I did not get 7 on C1 during the camp, but I can solve it now. Here's the solution (close to the official solution) Arrange the number like this: 1,3,2,4,6,5,7,9,8,...,2020,2019,2021 This way, everything but 2021 and the multiple of 3 are good numbers. We go on by proving there could not be 3 adjacent numbers that are good. Proof: let n, n+1, and n+2 are all good numbers, then it must arrange in one of the four ways. 1. n, n+2, n+1 In this case, n+3 must be next to n+1, and n+2 would not be a good number, leading to a paradox. 2. n+2, n, n+1 In this case, n+1 isn't a good number (cause it's not next to n+2 and n+3 is not in between), causing a paradox. 3. n+1, n, n+2 In this case, n+1 isn't a good number (reason same as above), causing a paradox. 4. n+1, n+2, n In this case, n+2 can't be a good number (same as the first case) So, we're done proving that there couldn't be 3 adjacent good numbers. This way, we know all multiple of 3 won't be a good number, so we couldn't do better than the arrangement shown before, which would have 1346 good numbers. (I forgot to eliminate the number 2021 during the camp, and I got a 5 ) (sorry for my bad grammar and not putting LaTeX)

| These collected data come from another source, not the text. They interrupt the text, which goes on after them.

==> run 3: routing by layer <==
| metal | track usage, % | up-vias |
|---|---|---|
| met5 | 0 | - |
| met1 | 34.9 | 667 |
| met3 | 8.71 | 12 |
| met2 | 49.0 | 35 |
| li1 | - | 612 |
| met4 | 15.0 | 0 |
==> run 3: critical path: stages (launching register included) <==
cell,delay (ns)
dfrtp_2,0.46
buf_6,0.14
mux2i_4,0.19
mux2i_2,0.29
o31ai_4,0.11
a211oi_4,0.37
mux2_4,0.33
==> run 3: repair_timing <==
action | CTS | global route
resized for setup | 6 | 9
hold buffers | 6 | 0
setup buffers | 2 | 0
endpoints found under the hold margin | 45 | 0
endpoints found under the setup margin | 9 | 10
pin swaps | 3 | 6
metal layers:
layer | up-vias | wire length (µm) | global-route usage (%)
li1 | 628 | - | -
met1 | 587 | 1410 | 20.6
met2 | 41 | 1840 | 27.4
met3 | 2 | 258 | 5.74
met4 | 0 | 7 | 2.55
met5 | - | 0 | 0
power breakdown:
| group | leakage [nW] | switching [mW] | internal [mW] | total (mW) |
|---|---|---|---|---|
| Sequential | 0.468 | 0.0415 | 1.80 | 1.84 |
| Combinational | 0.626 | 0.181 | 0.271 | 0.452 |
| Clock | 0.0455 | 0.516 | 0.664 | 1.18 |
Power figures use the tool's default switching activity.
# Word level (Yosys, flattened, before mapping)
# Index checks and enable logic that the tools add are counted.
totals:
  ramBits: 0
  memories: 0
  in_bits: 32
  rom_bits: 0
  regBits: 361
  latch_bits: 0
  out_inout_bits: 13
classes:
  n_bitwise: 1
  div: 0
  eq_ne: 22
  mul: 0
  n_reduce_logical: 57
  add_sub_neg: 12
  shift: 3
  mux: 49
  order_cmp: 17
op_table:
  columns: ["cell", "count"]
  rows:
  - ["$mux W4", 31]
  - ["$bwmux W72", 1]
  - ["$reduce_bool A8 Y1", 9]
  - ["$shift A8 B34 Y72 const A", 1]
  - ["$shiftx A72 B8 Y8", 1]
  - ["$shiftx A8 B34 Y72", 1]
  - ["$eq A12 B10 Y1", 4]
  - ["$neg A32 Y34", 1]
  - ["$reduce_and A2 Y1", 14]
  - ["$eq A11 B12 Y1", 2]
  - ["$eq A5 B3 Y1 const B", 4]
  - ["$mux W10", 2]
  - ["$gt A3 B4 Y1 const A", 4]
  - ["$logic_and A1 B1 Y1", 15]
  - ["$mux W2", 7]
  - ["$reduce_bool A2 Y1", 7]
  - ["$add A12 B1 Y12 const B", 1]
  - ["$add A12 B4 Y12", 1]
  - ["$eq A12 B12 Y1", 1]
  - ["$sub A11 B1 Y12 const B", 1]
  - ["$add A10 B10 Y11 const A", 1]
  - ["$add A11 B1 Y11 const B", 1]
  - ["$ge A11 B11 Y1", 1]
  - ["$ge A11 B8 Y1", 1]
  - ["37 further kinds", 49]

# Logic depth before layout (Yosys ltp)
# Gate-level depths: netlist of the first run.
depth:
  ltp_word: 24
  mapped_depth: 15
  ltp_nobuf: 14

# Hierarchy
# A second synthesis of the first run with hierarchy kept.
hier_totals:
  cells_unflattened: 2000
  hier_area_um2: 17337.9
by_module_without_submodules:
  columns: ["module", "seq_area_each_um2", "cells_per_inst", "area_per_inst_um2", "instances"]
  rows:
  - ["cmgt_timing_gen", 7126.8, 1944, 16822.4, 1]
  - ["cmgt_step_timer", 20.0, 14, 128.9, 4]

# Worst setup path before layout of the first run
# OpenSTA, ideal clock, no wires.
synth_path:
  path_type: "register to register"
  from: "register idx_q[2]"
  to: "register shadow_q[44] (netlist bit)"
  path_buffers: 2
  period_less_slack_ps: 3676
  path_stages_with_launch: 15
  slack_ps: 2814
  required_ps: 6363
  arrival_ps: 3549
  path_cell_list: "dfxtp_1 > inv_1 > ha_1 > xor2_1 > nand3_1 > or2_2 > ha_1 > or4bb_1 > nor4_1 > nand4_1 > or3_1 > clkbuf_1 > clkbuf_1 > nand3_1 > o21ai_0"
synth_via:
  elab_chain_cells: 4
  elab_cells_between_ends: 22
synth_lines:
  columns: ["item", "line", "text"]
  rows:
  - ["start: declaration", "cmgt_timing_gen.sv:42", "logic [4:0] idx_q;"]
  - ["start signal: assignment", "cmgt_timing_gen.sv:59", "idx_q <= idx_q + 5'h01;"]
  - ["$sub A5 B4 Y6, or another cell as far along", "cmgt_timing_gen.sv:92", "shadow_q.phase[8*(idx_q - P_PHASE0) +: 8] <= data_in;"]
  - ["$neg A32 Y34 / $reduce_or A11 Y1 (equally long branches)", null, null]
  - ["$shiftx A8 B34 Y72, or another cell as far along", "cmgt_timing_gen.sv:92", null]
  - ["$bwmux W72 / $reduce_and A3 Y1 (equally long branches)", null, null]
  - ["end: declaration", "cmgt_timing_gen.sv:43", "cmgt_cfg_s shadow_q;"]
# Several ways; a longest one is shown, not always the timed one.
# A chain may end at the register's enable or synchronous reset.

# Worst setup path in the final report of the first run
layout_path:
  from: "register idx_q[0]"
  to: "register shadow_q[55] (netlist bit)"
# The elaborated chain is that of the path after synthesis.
`src/rtl/twu_defs.svh`:
```
// Functional notes
// - four 32-bit timers; time stamp advances each timer clock, the others only while enabled
// - reserved bits ignored, read as zero
// - watchdog registers reached only over bus
// - watchdog writes need key 0x482e present
// - watchdog decrements while count enable set
// - watchdog zero raises interrupt if enabled
// - write one clears watchdog interrupt status
// - watchdog zero with reset enable resets chip
// - warm reset flag cleared by write one
// - reset clears watchdog enables, counter all ones
// - time stamp counts up from zero, wraps
// - time stamp wrap interrupt, write one clears
// - reload fills bits 31:2, low bits zero
// - writing reload loads counter immediately
// - timer counts only while enable bit set
// - periodic expiry reloads, interrupts, keeps counting
// - single run expiry reloads, interrupts, stops
// - each timer own interrupt and status bit
// - reset clears reload, counter, disables timer
// - reload bits: value, single run, enable
// - period is four times reload plus one
`ifndef TWU_DEFS_SVH
`define TWU_DEFS_SVH
`define TWU_OFS_TS 8'h00
`define TWU_OFS_GP0 8'h04
`define TWU_OFS_GP0_RL 8'h08
`define TWU_OFS_GP1 8'h0c
`define TWU_OFS_GP1_RL 8'h10
`define TWU_OFS_WD 8'h14
`define TWU_OFS_WD_CTL 8'h18
`define TWU_OFS_WD_KEY 8'h1c
`define TWU_OFS_STS 8'h20
`define TWU_KEY_VALUE 16'h482e
`define TWU_WD_RST 32'hffffffff
`define TWU_RL_EN_BIT 0
`define TWU_RL_SR_BIT 1
`define TWU_WCTL_RST_BIT 0
`define TWU_WCTL_INT_BIT 1
`define TWU_WCTL_CNT_BIT 2
`define TWU_ST_TS_BIT 0
`define TWU_ST_GP0_BIT 1
`define TWU_ST_GP1_BIT 2
`define TWU_ST_WD_BIT 3
`define TWU_ST_WARM_BIT 4
`endif

```
`src/rtl/twu_pkg.sv`:
```
`default_nettype none
package twu_pkg;
  typedef logic [31:0] twu_word_t;
  typedef logic [29:0] twu_reload_t;
endpackage : twu_pkg
`default_nettype wire

```
`src/rtl/twu_timer_unit.sv`:
```
`include "twu_defs.svh"
`default_nettype none
module twu_timer_unit (
  input wire logic clk_i,
  input wire logic rst_i,
  input wire logic ce_i,
  input wire logic sys_rst_i,
  input wire logic wb_cyc_i,
  input wire logic wb_stb_i,
  input wire logic wb_we_i,
  input wire logic [7:0] wb_adr_i,
  input wire logic [3:0] wb_sel_i,
  input wire logic [31:0] wb_dat_i,
  output logic [31:0] wb_dat_o,
  output logic wb_ack_o,
  output logic ts_irq_o,
  output logic gp0_irq_o,
  output logic gp1_irq_o,
  output logic wd_irq_o,
  output logic chip_rst_o,
  output logic warm_rst_o
);
  // ----------------------------------------
  // bus decode
  // ----------------------------------------
  twu_pkg::twu_word_t ts_cnt;
  twu_pkg::twu_word_t gp_cnt [2];
  twu_pkg::twu_reload_t gp_rl [2];
  logic [1:0] gp_en;
  logic [1:0] gp_sr;
  twu_pkg::twu_word_t wd_cnt;
  logic [2:0] wd_ctl;
  logic [15:0] wd_key;
  logic [3:0] ev_sts;
  logic warm;
  wire logic [4:0] sts = {warm, ev_sts};

  function automatic logic hit(input logic [7:0] a, input logic [7:0] ofs);
    hit = (a == ofs);
  endfunction : hit

  wire logic req = wb_cyc_i & wb_stb_i & ~wb_ack_o;
  // partial writes dropped; full word only
  wire logic wr = req & wb_we_i & (wb_sel_i == 4'hf);
  wire logic wr_ts = wr & hit(wb_adr_i, `TWU_OFS_TS);
  wire logic [1:0] wr_rl = {wr & hit(wb_adr_i, `TWU_OFS_GP1_RL),
                            wr & hit(wb_adr_i, `TWU_OFS_GP0_RL)};
  wire logic unlocked = (wd_key == `TWU_KEY_VALUE);
  wire logic wr_wd = wr & unlocked & hit(wb_adr_i, `TWU_OFS_WD);
  wire logic wr_wctl = wr & unlocked & hit(wb_adr_i, `TWU_OFS_WD_CTL);
  wire logic wr_key = wr & hit(wb_adr_i, `TWU_OFS_WD_KEY);
  wire logic wr_sts = wr & hit(wb_adr_i, `TWU_OFS_STS);
  wire logic [4:0] clr = wr_sts ? wb_dat_i[4:0] : 5'h00;

  // ----------------------------------------
  // counter events
  // ----------------------------------------
  wire logic tick = ce_i;
  wire logic ts_wrap = tick & (ts_cnt == 32'hffffffff) & ~wr_ts;
  wire logic wd_zero = tick & wd_ctl[`TWU_WCTL_CNT_BIT] & (wd_cnt == 32'h00000000) & ~wr_wd;
  wire logic wd_fire = wd_zero & wd_ctl[`TWU_WCTL_RST_BIT];
  logic [1:0] gp_zero;
  twu_pkg::twu_word_t next_gp_cnt [2];

  genvar g;
  generate
    for (g = 0; g < 2; g++) begin : gen_gp
      wire twu_pkg::twu_word_t rl_word = {gp_rl[g], 2'b00};
      assign gp_zero[g] = tick & gp_en[g] & (gp_cnt[g] == 32'h00000000) & ~wr_rl[g];
      // zero takes one cycle, so period is 4x+1
      assign next_gp_cnt[g] = wr_rl[g] ? {wb_dat_i[31:2], 2'b00} :
                              gp_zero[g] ? rl_word :
                              (tick & gp_en[g]) ? gp_cnt[g] - 32'h00000001 :
                              gp_cnt[g];
      always_ff @(posedge clk_i) begin
        if (rst_i | chip_rst_o) begin
          gp_cnt[g] <= 32'h00000000;
          gp_rl[g] <= 30'h00000000;
          gp_en[g] <= 1'b0;
          gp_sr[g] <= 1'b0;
        end else begin
          gp_cnt[g] <= next_gp_cnt[g];
          if (wr_rl[g]) begin
            gp_rl[g] <= wb_dat_i[31:2];
            gp_sr[g] <= wb_dat_i[`TWU_RL_SR_BIT];
            gp_en[g] <= wb_dat_i[`TWU_RL_EN_BIT];
          end else if (gp_zero[g] & gp_sr[g]) begin
            gp_en[g] <= 1'b0;
          end
        end
      end
    end
  endgenerate

  // ----------------------------------------
  // status, set wins over clear
  // ----------------------------------------
  wire logic [3:0] ev = {wd_zero & wd_ctl[`TWU_WCTL_INT_BIT], gp_zero, ts_wrap};
  wire logic [3:0] next_sts = ev | (ev_sts & ~clr[3:0]);

  always_ff @(posedge clk_i) begin
    if (rst_i | chip_rst_o) begin
      ev_sts <= 4'h0;
    end else begin
      ev_sts <= next_sts;
    end
  end

  // warm flag survives chip reset, cleared only by rst_i, system reset or write one
  always_ff @(posedge clk_i) begin
    if (rst_i | sys_rst_i) begin
      warm <= 1'b0;
    end else if (chip_rst_o) begin
      warm <= 1'b1;
    end else if (clr[`TWU_ST_WARM_BIT]) begin
      warm <= 1'b0;
    end
  end

  // ----------------------------------------
  // time stamp and watchdog
  // ----------------------------------------
  always_ff @(posedge clk_i) begin
    if (rst_i | chip_rst_o) begin
      ts_cnt <= 32'h00000000;
      wd_cnt <= `TWU_WD_RST;
      wd_ctl <= 3'h0;
      wd_key <= 16'h0000;
    end else begin
      if (wr_ts) begin
        ts_cnt <= wb_dat_i;
      end else if (tick) begin
        ts_cnt <= ts_cnt + 32'h00000001;
      end
      if (wr_wd) begin
        wd_cnt <= wb_dat_i;
      end else if (tick & wd_ctl[`TWU_WCTL_CNT_BIT]) begin
        wd_cnt <= wd_cnt - 32'h00000001;
      end
      if (wr_wctl) begin
        wd_ctl <= wb_dat_i[2:0];
      end
      if (wr_key) begin
        wd_key <= wb_dat_i[15:0];
      end
    end
  end

  // chip reset pulse, one cycle
  always_ff @(posedge clk_i) begin
    if (rst_i) begin
      chip_rst_o <= 1'b0;
    end else begin
      chip_rst_o <= wd_fire & ~chip_rst_o;
    end
  end

  // ----------------------------------------
  // read mux and outputs
  // ----------------------------------------
  wire twu_pkg::twu_word_t rd_mux =
    hit(wb_adr_i, `TWU_OFS_TS) ? ts_cnt :
    hit(wb_adr_i, `TWU_OFS_GP0) ? gp_cnt[0] :
    hit(wb_adr_i, `TWU_OFS_GP0_RL) ? {gp_rl[0], gp_sr[0], gp_en[0]} :
    hit(wb_adr_i, `TWU_OFS_GP1) ? gp_cnt[1] :
    hit(wb_adr_i, `TWU_OFS_GP1_RL) ? {gp_rl[1], gp_sr[1], gp_en[1]} :
    hit(wb_adr_i, `TWU_OFS_WD) ? wd_cnt :
    hit(wb_adr_i, `TWU_OFS_WD_CTL) ? {29'h00000000, wd_ctl} :
    hit(wb_adr_i, `TWU_OFS_WD_KEY) ? {16'h0000, wd_key} :
    hit(wb_adr_i, `TWU_OFS_STS) ? {27'h0000000, sts} :
    32'h00000000;

  always_ff @(posedge clk_i) begin
    if (rst_i) begin
      wb_ack_o <= 1'b0;
      wb_dat_o <= 32'h00000000;
    end else begin
      wb_ack_o <= req;
      wb_dat_o <= req ? rd_mux : 32'h00000000;
    end
  end

  always_ff @(posedge clk_i) begin
    if (rst_i) begin
      ts_irq_o <= 1'b0;
      gp0_irq_o <= 1'b0;
      gp1_irq_o <= 1'b0;
      wd_irq_o <= 1'b0;
      warm_rst_o <= 1'b0;
    end else begin
      ts_irq_o <= next_sts[`TWU_ST_TS_BIT] & ~chip_rst_o;
      gp0_irq_o <= next_sts[`TWU_ST_GP0_BIT] & ~chip_rst_o;
      gp1_irq_o <= next_sts[`TWU_ST_GP1_BIT] & ~chip_rst_o;
      wd_irq_o <= next_sts[`TWU_ST_WD_BIT] & ~chip_rst_o;
      warm_rst_o <= warm;
    end
  end

  // ----------------------------------------
  // checks
  // ----------------------------------------
  a_key_locks_wd: assert property (@(posedge clk_i) disable iff (rst_i)
    (wr & hit(wb_adr_i, `TWU_OFS_WD) & ~unlocked & ~ce_i & ~chip_rst_o) |=> $stable(wd_cnt))
    else $error("watchdog written while locked");
  a_wd_holds: assert property (@(posedge clk_i) disable iff (rst_i)
    (~wd_ctl[`TWU_WCTL_CNT_BIT] & ~wr_wd & ~chip_rst_o) |=> $stable(wd_cnt))
    else $error("watchdog moved while disabled");
  a_wd_irq_set: assert property (@(posedge clk_i) disable iff (rst_i)
    (wd_zero & wd_ctl[`TWU_WCTL_INT_BIT] & ~chip_rst_o) |=> sts[`TWU_ST_WD_BIT] & wd_irq_o)
    else $error("watchdog interrupt missing");
  a_warm_set: assert property (@(posedge clk_i) disable iff (rst_i | sys_rst_i)
    chip_rst_o |=> warm ##1 warm_rst_o)
    else $error("warm flag not set");
  a_ts_counts: assert property (@(posedge clk_i) disable iff (rst_i)
    (ce_i & ~wr_ts & ~chip_rst_o) |=> ts_cnt == $past(ts_cnt) + 32'h00000001)
    else $error("time stamp not counting");
  a_rl_load: assert property (@(posedge clk_i) disable iff (rst_i)
    (wr_rl[0] & ~chip_rst_o) |=> gp_cnt[0] == {$past(wb_dat_i[31:2]), 2'b00})
    else $error("reload not loaded");
  a_single_stop: assert property (@(posedge clk_i) disable iff (rst_i)
    (gp_zero[1] & gp_sr[1] & ~chip_rst_o) |=> ~gp_en[1] & gp1_irq_o)
    else $error("single run did not stop");
  a_periodic_go: assert property (@(posedge clk_i) disable iff (rst_i)
    (gp_zero[0] & ~gp_sr[0] & ~chip_rst_o) |=> gp_en[0] & gp0_irq_o
      & gp_cnt[0] == {gp_rl[0], 2'b00})
    else $error("periodic did not reload");
  a_rsvd_zero: assert property (@(posedge clk_i) disable iff (rst_i)
    (req & hit(wb_adr_i, `TWU_OFS_WD_CTL)) |=> wb_dat_o[31:3] == 29'h00000000)
    else $error("reserved bits nonzero");
endmodule : twu_timer_unit
`default_nettype wire

```
`config.mk`:
```
export PLATFORM = sky130hd
export DESIGN_NAME = twu_timer_unit
export DESIGN_NICKNAME = d
export VERILOG_FILES = /design/src/rtl/twu_pkg.sv /design/src/rtl/twu_timer_unit.sv
export VERILOG_INCLUDE_DIRS = /design/src /design/src/rtl
export SDC_FILE = /design/constraint.sdc
export NUM_CORES = 1
export LEC_CHECK = 0
export BUFFER_PORTS_ARGS = -buffer_cell sky130_fd_sc_hd__buf_2
export CAP_MARGIN = 15
export CORE_MARGIN = 4
export CORE_UTILIZATION = 30
export CTS_CLUSTER_DIAMETER = 200
export DETAILED_ROUTE_END_ITERATION = 12
export SLEW_MARGIN = 25
export SYNTH_ARGS = -nofsm -noshare
export SYNTH_HDL_FRONTEND = slang
export SYNTH_SLANG_ARGS = --single-unit
```
`constraint.sdc`:
```
create_clock -name clk_i -period 3.4 [get_ports clk_i]
set_clock_uncertainty 0.1 [all_clocks]
set_input_delay 0.17 -clock clk_i [delete_from_list [all_inputs] [get_ports clk_i]]
set_output_delay 0.17 -clock clk_i [all_outputs]
set_load 0.01 [all_outputs]
```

I get the same answer, but I don't quite follow your solution. You have proved that no $3$ consecutive good numbers. If we replace $2021$ by $n$, the proof goes like: If $n \equiv 0 \pmod 3$, we can group numbers into triples, so there are at most $\tfrac{2n}{3}$ good numbers. If $n \equiv 1 \pmod 3$, we can first find a bad number, then group the remaining $n-1$ numbers into triples, so there are at most $\tfrac{2(n-1)}{3}$ good numbers. But for $n \equiv 2 \pmod 3$ ( $2021$ is the case), I don't think you can say $\tfrac{2(n-2)}{3}$ directly. My solution involves messy (but not hard) local analysis on the structure of numbers if $2$ out of $3$ consecutive numbers are good. I would post it if needed.

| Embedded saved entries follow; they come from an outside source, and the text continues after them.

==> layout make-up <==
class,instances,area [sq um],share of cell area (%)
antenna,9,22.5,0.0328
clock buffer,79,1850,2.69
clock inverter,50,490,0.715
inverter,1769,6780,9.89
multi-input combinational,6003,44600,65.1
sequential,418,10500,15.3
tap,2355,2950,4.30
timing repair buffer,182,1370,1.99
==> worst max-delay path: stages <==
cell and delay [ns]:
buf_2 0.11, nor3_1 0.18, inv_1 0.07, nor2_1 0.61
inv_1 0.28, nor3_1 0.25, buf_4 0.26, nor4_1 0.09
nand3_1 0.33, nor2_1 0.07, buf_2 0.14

By doing the casework as #1 did, we show that there can be atmost $2$ good numbers within three consecutive numbers. To handle $2021$,we see by this logic that since $1,2$ are good ,it can't be good. Thus we get that the number of good numbers $\le 2* 673$. Now,we show the straightforward construction $1 , 3 ,2, 4 , 6, 5, 7...2020 , 2019, 2021$. hence,the maximum number of good numbers is $1346$.